How to reference variables without the dataset modifier

Hi,

I am a new R user, coming from SPSS. I have no coding background but have done reasonably well teaching myself how to do simple things in R.

One basic issue that I can't seem to find (probably because I'm not asking the right question or using the correct terminology in my search) is how to reference specific variables in my code without having to reference the dataset simultaneously.

For example, I have written the following:

ggplot(data, 
       aes(x=data$var1, y=data$var2)) +
  geom_point()+
  geom_smooth(method=lm)

Now, this does generate the scatterplot that I want, but it gets tedious having to write "data$. . ." with each instance of the variables. it would be so much easier for me if I were able to just directly write the variable name directly.

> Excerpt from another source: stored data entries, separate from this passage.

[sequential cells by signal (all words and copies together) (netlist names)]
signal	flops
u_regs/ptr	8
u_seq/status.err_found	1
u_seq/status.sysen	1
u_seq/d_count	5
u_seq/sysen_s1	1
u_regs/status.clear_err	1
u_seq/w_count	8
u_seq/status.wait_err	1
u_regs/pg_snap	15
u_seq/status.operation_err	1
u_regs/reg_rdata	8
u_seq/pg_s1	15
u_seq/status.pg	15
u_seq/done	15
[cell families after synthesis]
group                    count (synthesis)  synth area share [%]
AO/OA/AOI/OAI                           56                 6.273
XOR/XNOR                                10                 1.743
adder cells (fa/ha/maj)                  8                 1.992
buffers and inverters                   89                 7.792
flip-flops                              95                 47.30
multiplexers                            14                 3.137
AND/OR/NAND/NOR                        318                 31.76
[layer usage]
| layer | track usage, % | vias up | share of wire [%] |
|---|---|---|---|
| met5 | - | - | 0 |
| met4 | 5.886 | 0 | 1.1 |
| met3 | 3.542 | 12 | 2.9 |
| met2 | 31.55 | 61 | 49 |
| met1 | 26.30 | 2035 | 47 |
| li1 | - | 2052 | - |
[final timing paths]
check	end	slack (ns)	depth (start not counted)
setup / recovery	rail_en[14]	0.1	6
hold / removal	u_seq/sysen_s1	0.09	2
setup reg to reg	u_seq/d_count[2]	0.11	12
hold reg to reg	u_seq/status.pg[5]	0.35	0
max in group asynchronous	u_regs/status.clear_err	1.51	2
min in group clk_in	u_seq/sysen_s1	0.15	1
### src/logic/sequencer.sv
`timescale 1ns/1ns

module sequencer (
  input  logic              clk,
  input  logic              reset,
  input  logic              instr_valid,
  input  cpu_pkg::opcode_t  opcode,
  input  cpu_pkg::alu_op_t  alu_op,
  output logic              waiting,
  output logic              load_ir,
  output cpu_pkg::reg_sel_t reg_sel,
  output cpu_pkg::wb_sel_t  wb_sel,
  output logic              w_en,
  output logic              en_a,
  output logic              en_b,
  output logic              en_c,
  output logic              en_status,
  output logic              sel_a
);
  import cpu_pkg::*;

  typedef enum logic [3:0] {
    s_idle,
    s_dispatch,
    s_write_imm,     // mov imm, write Rn
    s_load_a,
    s_load_b,
    s_compute_zero,  // mov reg and mvn, A forced to zero
    s_compute,
    s_write_rd,
    s_status         // cmp, flags only
  } state_t;

  state_t state;
  state_t state_next;

  always_ff @(posedge clk) begin
    if (reset) begin
      state <= s_idle;
    end else begin
      state <= state_next;
    end
  end

  always_comb begin
    state_next = state;
    case (state)
      s_idle: begin
        if (instr_valid) state_next = s_dispatch;
      end
      s_dispatch: begin
        if (opcode == op_mov && alu_op == mov_imm_op) begin
          state_next = s_write_imm;
        end else if (opcode == op_mov && alu_op == mov_reg_op) begin
          state_next = s_load_b;
        end else if (opcode == op_alu && alu_op == alu_not) begin
          state_next = s_load_b;  // mvn needs only Rm
        end else if (opcode == op_alu) begin
          state_next = s_load_a;
        end else begin
          state_next = s_idle;  // unknown instruction, nothing changes
        end
      end
      s_load_a: state_next = s_load_b;
      s_load_b: begin
        if (opcode == op_alu && alu_op == alu_sub) begin
          state_next = s_status;
        end else if (opcode == op_mov || alu_op == alu_not) begin
          state_next = s_compute_zero;
        end else begin
          state_next = s_compute;
        end
      end
      s_compute_zero: state_next = s_write_rd;
      s_compute:      state_next = s_write_rd;
      default:        state_next = s_idle;  // write and status steps end here
    endcase
  end

  assign waiting = (state == s_idle);
  assign load_ir = (state == s_idle) && instr_valid;

  always_comb begin
    reg_sel   = sel_rm;
    wb_sel    = wb_result;
    w_en      = 1'b0;
    en_a      = 1'b0;
    en_b      = 1'b0;
    en_c      = 1'b0;
    en_status = 1'b0;
    sel_a     = 1'b0;
    case (state)
      s_write_imm: begin
        reg_sel = sel_rn;
        wb_sel  = wb_imm;
        w_en    = 1'b1;
      end
      s_load_a: begin
        reg_sel = sel_rn;
        en_a    = 1'b1;
      end
      s_load_b: begin
        reg_sel = sel_rm;
        en_b    = 1'b1;
      end
      s_compute_zero: begin
        sel_a = 1'b1;
        en_c  = 1'b1;
      end
      s_compute: en_c = 1'b1;
      s_write_rd: begin
        reg_sel = sel_rd;
        w_en    = 1'b1;  // C goes back to Rd
      end
      s_status: en_status = 1'b1;
      default: ;
    endcase
  end

endmodule
==> src/source/rv_pkg.sv <==
package rv_pkg;

    // major opcodes handled by the slice
    typedef enum logic [6:0] {
        op_imm = 7'b0010011,
        op     = 7'b0110011,
        lui    = 7'b0110111,
        jal    = 7'b1101111,
        jalr   = 7'b1100111,
        branch = 7'b1100011
    } opcode_e;

    typedef enum logic [2:0] {
        alu_add    = 3'd0,
        alu_sub    = 3'd1,
        alu_and    = 3'd2,
        alu_or     = 3'd3,
        alu_xor    = 3'd4,
        alu_pass_b = 3'd5  // lui
    } alu_op_e;

    typedef enum logic [1:0] {
        br_none = 2'd0,
        br_beq  = 2'd1,
        br_bne  = 2'd2,
        br_jump = 2'd3  // jal and jalr
    } br_op_e;

    typedef enum logic {
        wb_alu  = 1'b0,
        wb_link = 1'b1  // pc + 4
    } wb_sel_e;

    localparam logic [2:0] f3_add_sub = 3'b000;
    localparam logic [2:0] f3_xor     = 3'b100;
    localparam logic [2:0] f3_or      = 3'b110;
    localparam logic [2:0] f3_and     = 3'b111;
    localparam logic [2:0] f3_beq     = 3'b000;
    localparam logic [2:0] f3_bne     = 3'b001;
    localparam logic [6:0] f7_base    = 7'b0000000;
    localparam logic [6:0] f7_alt     = 7'b0100000;  // sub

    typedef struct packed {
        logic [6:0] funct7;
        logic [4:0] rs2;
        logic [4:0] rs1;
        logic [2:0] funct3;
        logic [4:0] rd;
        opcode_e    opcode;
    } instr_r_t;

    typedef struct packed {
        logic [11:0] imm12;
        logic [4:0]  rs1;
        logic [2:0]  funct3;
        logic [4:0]  rd;
        opcode_e     opcode;
    } instr_i_t;

    // same 32-bit word, two field layouts
    typedef union packed {
        instr_r_t r;
        instr_i_t i;
    } instr_u;

endpackage

==> src/source/id_ex_if.sv <==
`timescale 1ns/1ps

interface id_ex_if #(
    parameter int XLEN = 64
) ();

    logic                valid;
    rv_pkg::alu_op_e     alu_op;
    rv_pkg::br_op_e      br_op;
    rv_pkg::wb_sel_e     wb_sel;
    logic                sel_imm;  // operand b from imm
    logic                sel_pc;   // operand a from pc
    logic [4:0]          rd;
    logic                wr_en;
    logic [XLEN-1:0]     rs1_val;
    logic [XLEN-1:0]     rs2_val;
    logic [XLEN-1:0]     imm;
    logic [XLEN-1:0]     pc;

    modport dec_mp (
        output valid, alu_op, br_op, wb_sel, sel_imm, sel_pc, rd, wr_en,
               rs1_val, rs2_val, imm, pc
    );

    modport reg_in_mp (
        input valid, alu_op, br_op, wb_sel, sel_imm, sel_pc, rd, wr_en,
              rs1_val, rs2_val, imm, pc
    );

    modport reg_out_mp (
        output valid, alu_op, br_op, wb_sel, sel_imm, sel_pc, rd, wr_en,
               rs1_val, rs2_val, imm, pc
    );

    modport ex_mp (
        input valid, alu_op, br_op, wb_sel, sel_imm, sel_pc, rd, wr_en,
              rs1_val, rs2_val, imm, pc
    );

endinterface

==> src/source/rv_execute.sv <==
`timescale 1ns/1ps

module rv_execute #(
    parameter int XLEN = 64
) (
    id_ex_if.ex_mp          ex,
    output logic            flush_o,
    output logic [XLEN-1:0] redirect_pc_o,
    output logic            wb_en_o,
    output logic [4:0]      wb_addr_o,
    output logic [XLEN-1:0] wb_data_o
);

    logic [XLEN-1:0] op_a;
    logic [XLEN-1:0] op_b;
    logic [XLEN-1:0] alu_res;
    logic [XLEN-1:0] pc_imm;
    logic [XLEN-1:0] link;
    logic            equal;
    logic            taken;

    assign op_a = ex.sel_pc ? ex.pc : ex.rs1_val;
    assign op_b = ex.sel_imm ? ex.imm : ex.rs2_val;

    always_comb begin
        case (ex.alu_op)
            rv_pkg::alu_add:    alu_res = op_a + op_b;
            rv_pkg::alu_sub:    alu_res = op_a - op_b;
            rv_pkg::alu_and:    alu_res = op_a & op_b;
            rv_pkg::alu_or:     alu_res = op_a | op_b;
            rv_pkg::alu_xor:    alu_res = op_a ^ op_b;
            rv_pkg::alu_pass_b: alu_res = op_b;
            default:            alu_res = op_a + op_b;
        endcase
    end

    assign equal = (ex.rs1_val == ex.rs2_val);

    always_comb begin
        case (ex.br_op)
            rv_pkg::br_beq:  taken = equal;
            rv_pkg::br_bne:  taken = !equal;
            rv_pkg::br_jump: taken = 1'b1;
            default:         taken = 1'b0;
        endcase
    end

    assign pc_imm = ex.pc + ex.imm;
    assign link   = ex.pc + XLEN'(4);

    // jalr target comes out of the alu, low bit dropped
    always_comb begin
        if ((ex.br_op == rv_pkg::br_jump) && !ex.sel_pc) begin
            redirect_pc_o = {alu_res[XLEN-1:1], 1'b0};
        end else begin
            redirect_pc_o = pc_imm;
        end
    end

    assign flush_o   = ex.valid && taken;  // also redirect
    assign wb_en_o   = ex.valid && ex.wr_en && (ex.rd != 5'd0);
    assign wb_addr_o = ex.rd;
    assign wb_data_o = (ex.wb_sel == rv_pkg::wb_link) ? link : alu_res;

endmodule

==> src/flat_wrapper.sv <==
// flat-port wrapper written by rule: the top's interface ports become plain ports
module rv_execute_flat 
#(
    parameter int XLEN = 64
)
  (flush_o, redirect_pc_o, wb_en_o, wb_addr_o, wb_data_o, ex_valid, ex_alu_op, ex_br_op, ex_wb_sel, ex_sel_imm, ex_sel_pc, ex_rd, ex_wr_en, ex_rs1_val, ex_rs2_val, ex_imm, ex_pc);
  id_ex_if #(.XLEN(XLEN)) ex_i ();
  output logic flush_o;
  output logic [XLEN-1:0] redirect_pc_o;
  output logic wb_en_o;
  output logic [4:0] wb_addr_o;
  output logic [XLEN-1:0] wb_data_o;
  input wire logic [$bits(ex_i.valid)-1:0] ex_valid;
  input wire logic [$bits(ex_i.alu_op)-1:0] ex_alu_op;
  input wire logic [$bits(ex_i.br_op)-1:0] ex_br_op;
  input wire logic [$bits(ex_i.wb_sel)-1:0] ex_wb_sel;
  input wire logic [$bits(ex_i.sel_imm)-1:0] ex_sel_imm;
  input wire logic [$bits(ex_i.sel_pc)-1:0] ex_sel_pc;
  input wire logic [$bits(ex_i.rd)-1:0] ex_rd;
  input wire logic [$bits(ex_i.wr_en)-1:0] ex_wr_en;
  input wire logic [$bits(ex_i.rs1_val)-1:0] ex_rs1_val;
  input wire logic [$bits(ex_i.rs2_val)-1:0] ex_rs2_val;
  input wire logic [$bits(ex_i.imm)-1:0] ex_imm;
  input wire logic [$bits(ex_i.pc)-1:0] ex_pc;
  assign ex_i.valid = ex_valid;
  assign ex_i.alu_op = ex_alu_op;
  assign ex_i.br_op = ex_br_op;
  assign ex_i.wb_sel = ex_wb_sel;
  assign ex_i.sel_imm = ex_sel_imm;
  assign ex_i.sel_pc = ex_sel_pc;
  assign ex_i.rd = ex_rd;
  assign ex_i.wr_en = ex_wr_en;
  assign ex_i.rs1_val = ex_rs1_val;
  assign ex_i.rs2_val = ex_rs2_val;
  assign ex_i.imm = ex_imm;
  assign ex_i.pc = ex_pc;
  rv_execute #(.XLEN(XLEN)) u_core (.ex(ex_i), .flush_o(flush_o), .redirect_pc_o(redirect_pc_o), .wb_en_o(wb_en_o), .wb_addr_o(wb_addr_o), .wb_data_o(wb_data_o));
endmodule
==> config.mk <==
export PLATFORM = sky130hd
export DESIGN_NAME = rv_execute_flat
export DESIGN_NICKNAME = d
export VERILOG_FILES = /design/src/source/rv_pkg.sv /design/src/source/id_ex_if.sv /design/src/source/rv_execute.sv /design/src/flat_wrapper.sv
export SDC_FILE = /design/constraint.sdc
export NUM_CORES = 1
export LEC_CHECK = 0
export ABC_AREA = 0
export BUFFER_PORTS_ARGS = -buffer_cell sky130_fd_sc_hd__buf_2
export CAP_MARGIN = 20
export CORE_UTILIZATION = 58
export DETAILED_ROUTE_END_ITERATION = 10
export PLACE_DENSITY = 0.85
export SYNTH_ARGS = -nofsm -noshare
export SYNTH_HDL_FRONTEND = slang
export SYNTH_SLANG_ARGS = --single-unit
==> constraint.sdc <==
create_clock -name vclk -period 10.4
set_clock_uncertainty 0.15 [all_clocks]
set_input_delay 0.52 -clock vclk [all_inputs]
set_output_delay 0.52 -clock vclk [all_outputs]
set_load 0.01 [all_outputs]
==> results.md <==
- Routed wire length: 75300 um
- Setup TNS after final layout: 0 ns
- Sequential cell area: 0 um^2
- Postcts setup bufs: 0
- Met3 Use GR: 0.0768
- Hold/Removal Path Class: input port to primary output
- Total non-filler cell area in the finished layout: 19400 um^2
- Mean area per synthesized cell: just under 7 um^2
- Average wire per cell in the routed design: 23.3 um
- Post-Synthesis Cell Area: 17300 um^2
- Ports placed on the boundary: 406
- Required time of the worst setup path: 9.73 ns
- Mapped Nets: approximately 3100
- GPL Wtd Cong: 1.12
- Quantity of I/O buffers inserted on ports: 406
- Power per unit of standard cell area: 81.6 nW/um^2
- Post-layout util: 0.670
- CP Max Fanout: 45
- Final Net Count: between 3000 and 4000
- Maximum number of pins on one net before global-route repair: 53
- Endpoint type of the worst setup path: primary output
- Starting density of the core: 0.596
- DP HPWL: 62300 um
- DRC violation count after routing: 0
- Count of standard-cell rows: 62
- Total number of vias: 22100
- Critical path cell sequence: buf_4, buf_4, mux2i_1, o21ai_1, or2_1, or3_1, or3_1, nor4_1, o211ai_1, o31ai_1, xnor2_1, ha_1, a21oi_1, o21ai_0, a221oi_1, o21bai_1, a221o_1, a21oi_1, a21oi_1, a31oi_1, o21ai_0, a311oi_1, mux2i_1, buf_2
- Global routing's busiest layer: met2
- Vias in the first global route: around 21000
- Result of the run: finished clean
- Cell total after placement: 3228
- Top cell family by delay on the critical path: compound AO/OA/AOI/OAI gates
- Relative slew slack: 0.273
- Global-route met2 utilization: 0.753
- Die area: 30500 um^2
- Post_cts resized: 0
- Number of instances on the worst hold path: 2
- Category of the most critical setup path: input port to primary output
- Number of nets still failing antenna checks after routing: 0
- Unrepaired setup endpoints after global routing: no
- Number of pins with negative max-slew slack in the final report: 0
- Max Cap Viol: 0
- Overall routing resource usage: 0.466
- Worst Hold End: wb_addr_o[1]
- Detailed Route Iter0 Violations: 2514
- Ratio of cells with drive above 1 in the final layout: 0.165
- Arrival time worst endpoint: between 8 and 9 ns
- Via density: between 6 and 7
- Proportion of synthesized chip area in sequential cells: 0
- Hold Fails Final Rpt: 0
- Layout-stage area growth over the synthesis result: 12.4%
- Cell area after placement: 19400 um^2
- Number of antenna violations at the first check in global routing: 2
- Global-route track usage on met1: 0.587
- Peak supply drop: 0.0398 mV
- Delay of the slowest cell on the worst path: 0.59 ns
- Actual transition at the worst max-transition pin: ~1.1 ns
- Die width: 175 um
- Floorplan Core Area: 29000 um^2
- Post-layout minimum cycle time: just under 9 ns
- Synthesis warning total: 0
- Drt pass-1 iters: 6
- Worst Path Buf+Inv: 3
- Seq cells: 0
- Count of non-filler cells in the finished layout: approximately 3200
- Crit-path slowest cell: sky130_fd_sc_hd__buf_4
- Wire length of the first global-routing pass: 113000 um
- Synth Instances: 2553
- Sum of overflow across all layers after global routing: 0
- CP Launch Type: input port
- Setup Viol. Count Final: 0
- Leakage: 9.45 nW
- Fillers: 2720
- Dominant cell type by count on the critical path: sky130_fd_sc_hd__a21oi_1
- Final period utilization: 0.839
- Die Span Y: 175 um
- Number of unique standard cell types used by synthesis: 77
- Maximum clock frequency: 115 MHz
- Number of cells on the critical path: 24
- Number of hold-repair buffers added at the cts stage: 0
- Worst hold start: ex_rd[1]
- CLK BUF: 0
-- metal layers --
metal | up-vias | share of wire
met5 | - | 0.00017
met4 | 2 | 0.071
met3 | 364 | 0.12
met2 | 1640 | 0.43
met1 | 10200 | 0.38
li1 | 9862 | -
-- cell usage in the layout (no fill, tap or decap), types with 55 or more instances in the layout --
| cell type | n |
|---|---|
| sky130_fd_sc_hd__a21o_1 | 55 |
| sky130_fd_sc_hd__a21oi_1 | 280 |
| sky130_fd_sc_hd__inv_1 | 182 |
| sky130_fd_sc_hd__mux2i_1 | 172 |
| sky130_fd_sc_hd__nor2_1 | 186 |
| sky130_fd_sc_hd__xor2_1 | 137 |
| sky130_fd_sc_hd__buf_2 | 403 |
| sky130_fd_sc_hd__xnor2_1 | 156 |
| sky130_fd_sc_hd__nand3_1 | 63 |
| sky130_fd_sc_hd__ha_1 | 256 |
| sky130_fd_sc_hd__nand2_1 | 205 |
| sky130_fd_sc_hd__o21ai_0 | 162 |
-- layout make-up --
type | count | area (um^2) | area share
well taps | 384 | 480 | 0.0247
repair buffers | 423 | 2170 | 0.111
diodes | 1 | 2.50 | 0.000129
multi-input cells | 2239 | 16100 | 0.829
inverters | 182 | 683 | 0.0351
-- worst max path at each step --
stage,slack (ns),end,start
6_report,1.68,wb_data_o[61],ex_sel_imm
5_1_grt,1.25,wb_data_o[61],ex_sel_imm
4_1_cts,1.91,wb_data_o[61],ex_sel_imm
3_5_place_dp,1.94,wb_data_o[61],ex_sel_imm
3_3_place_gp,2.27,wb_data_o[61],ex_sel_imm
2_1_floorplan,2.39,wb_data_o[61],ex_sel_imm
-- kinds of logic after synthesis --
group	share of synthesized area
compound gates	0.282
xor+xnor	0.148
fa+ha+maj	0.187
buf+inv	0.0707
mux	0.113
simple gates	0.198
-- cell usage after synthesis, types with 21 or more instances --
library cell / instances / area (um^2)
sky130_fd_sc_hd__nor3_1: 45 / 225
sky130_fd_sc_hd__o21bai_1: 28 / 210
sky130_fd_sc_hd__o21ai_0: 162 / 811
sky130_fd_sc_hd__a21o_1: 55 / 413
sky130_fd_sc_hd__xnor2_1: 156 / 1370
sky130_fd_sc_hd__inv_1: 182 / 683
sky130_fd_sc_hd__nand3_1: 63 / 315
sky130_fd_sc_hd__a21oi_1: 280 / 1400
sky130_fd_sc_hd__o31ai_1: 21 / 158
sky130_fd_sc_hd__mux2i_1: 172 / 1720
sky130_fd_sc_hd__ha_1: 256 / 3200
sky130_fd_sc_hd__a31oi_1: 24 / 150
sky130_fd_sc_hd__nor4_1: 25 / 156
sky130_fd_sc_hd__o22ai_1: 34 / 213
sky130_fd_sc_hd__xor2_1: 137 / 1200
sky130_fd_sc_hd__nand2_1: 205 / 769
sky130_fd_sc_hd__nor2_1: 190 / 713
sky130_fd_sc_hd__a221o_1: 32 / 320
sky130_fd_sc_hd__nand4_1: 52 / 325
sky130_fd_sc_hd__clkbuf_1: 103 / 387
-- report_power, final --
group	total (mW)	internal [mW]	switching (mW)
registers	0	0	0
clock network	0.0000000129	0.0000000129	0
logic	1.59	0.588	0.999
total	1.59	0.588	0.999
-- per-stage QoR --
step / total power, mW / setup WS (ns) / hold WS [ns]
5_1_grt: 1.69 / 1.25 / 1.10
3_5_place_dp: 1.52 / 1.94 / 1.09
2_1_floorplan: 1.01 / 2.39 / 0.979
6_report: 1.59 / 1.68 / 1.09
4_1_cts: 1.53 / 1.91 / 1.09
3_3_place_gp: 1.49 / 2.27 / 1.09
No activity file was read; power rests on OpenSTA's default activity.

What am I missing? I know of the Attach() function but have been told this is not good practice.

Suggestions are welcome.

Have you tried

data%>%
ggplot() +
aes(x=var1, y=var2) +
geom_point() +
geom_smooth(method=1m)

Tell.us if it works.

Yes, that did work (and I just learned about piping as well, so thanks for that).

I also realized that the "data" in the first line of code is also passed to the aes() line. Thus, the inclusion of that data$ was not necessary in the first place.

Now I've tried to replicate this using cor.test and tried

data %>%
    cor.test(x = var1, y = var2, use = "complete.obs")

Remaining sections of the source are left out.